Lanthanum-doped LiCoO 2 cathode with high rate capability

Abstract

Lanthanum-doped LiCoO 2 composite cathode materials, containing 0.1–10 mol% of La were synthesized by citric acid aided combustion technique. Thermal analyses showed that the sharp decomposition reaction for pristine LiCoO 2 became sluggish upon addition of lanthanum. X-ray diffraction analyses of the composites revealed existence of minute quantities of lanthanum-rich perovskite phases—rhombohedral LaCoO 3 ( R 3 ¯ ) and tetragonal La 2Li 0.5Co 0.5O 4 (14/ mmm), along with rhombohedral LiCoO 2 ( R 3 ¯ m ) . Electron microscopy showed a distinct grain growth with increasing La content.

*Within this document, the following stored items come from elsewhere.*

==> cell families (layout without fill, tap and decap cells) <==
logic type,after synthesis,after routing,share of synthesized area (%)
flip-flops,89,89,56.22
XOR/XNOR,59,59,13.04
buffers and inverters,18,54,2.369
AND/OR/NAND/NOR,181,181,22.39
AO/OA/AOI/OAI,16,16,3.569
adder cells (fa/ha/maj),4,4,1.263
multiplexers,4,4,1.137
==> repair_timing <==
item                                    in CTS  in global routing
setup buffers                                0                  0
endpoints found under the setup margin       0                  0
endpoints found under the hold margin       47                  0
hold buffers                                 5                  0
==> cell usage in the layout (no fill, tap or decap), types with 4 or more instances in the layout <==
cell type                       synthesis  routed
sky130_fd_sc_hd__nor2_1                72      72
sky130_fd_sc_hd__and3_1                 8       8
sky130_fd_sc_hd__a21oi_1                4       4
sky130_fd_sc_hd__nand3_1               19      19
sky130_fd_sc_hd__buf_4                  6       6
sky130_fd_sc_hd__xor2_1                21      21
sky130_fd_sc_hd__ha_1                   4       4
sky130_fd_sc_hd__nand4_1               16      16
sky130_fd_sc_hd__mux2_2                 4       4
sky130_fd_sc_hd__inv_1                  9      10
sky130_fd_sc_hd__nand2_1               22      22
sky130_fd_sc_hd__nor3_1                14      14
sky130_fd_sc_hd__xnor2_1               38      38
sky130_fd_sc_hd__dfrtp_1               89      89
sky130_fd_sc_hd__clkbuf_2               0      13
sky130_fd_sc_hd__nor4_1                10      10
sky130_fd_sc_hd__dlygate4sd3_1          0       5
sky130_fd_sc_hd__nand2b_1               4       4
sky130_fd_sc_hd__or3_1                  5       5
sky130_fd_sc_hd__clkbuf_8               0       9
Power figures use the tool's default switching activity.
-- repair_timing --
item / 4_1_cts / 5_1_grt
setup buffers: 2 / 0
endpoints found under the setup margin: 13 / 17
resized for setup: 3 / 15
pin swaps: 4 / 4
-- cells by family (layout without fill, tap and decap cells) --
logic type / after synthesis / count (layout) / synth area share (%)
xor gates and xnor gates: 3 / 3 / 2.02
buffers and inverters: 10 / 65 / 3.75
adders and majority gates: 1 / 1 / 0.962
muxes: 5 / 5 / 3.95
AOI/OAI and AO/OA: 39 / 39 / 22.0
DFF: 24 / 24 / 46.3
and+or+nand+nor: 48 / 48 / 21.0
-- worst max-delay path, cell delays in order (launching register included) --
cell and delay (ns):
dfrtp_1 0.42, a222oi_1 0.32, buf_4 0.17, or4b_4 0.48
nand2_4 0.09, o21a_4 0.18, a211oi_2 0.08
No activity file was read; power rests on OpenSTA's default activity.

An increase of about two orders of magnitude in the electrical conductivity (1.09 × 10 −3 S cm −1) was observed for 1.0 mol% La-doped LiCoO 2. An excellent cycling performance with capacity retention by a factor of ∼10 in comparison to the pristine LiCoO 2 was observed for the composite cathode containing 5.0 mol% La, when 2032 type coin cells were cycled at 5C rate. This has been ascribed to the structural stability induced by La doping and presence of the ion-conducting phase La 2Li 0.5Co 0.5O 4 which acts as a solid electrolyte for Li + ions. A negligible growth of impedance upon repeated cycling has been observed. Cyclic voltammetry showed a remarkable improvement in reversibility and stability of the La-doped electrodes. These composite cathodes might be very useful for high rate power applications.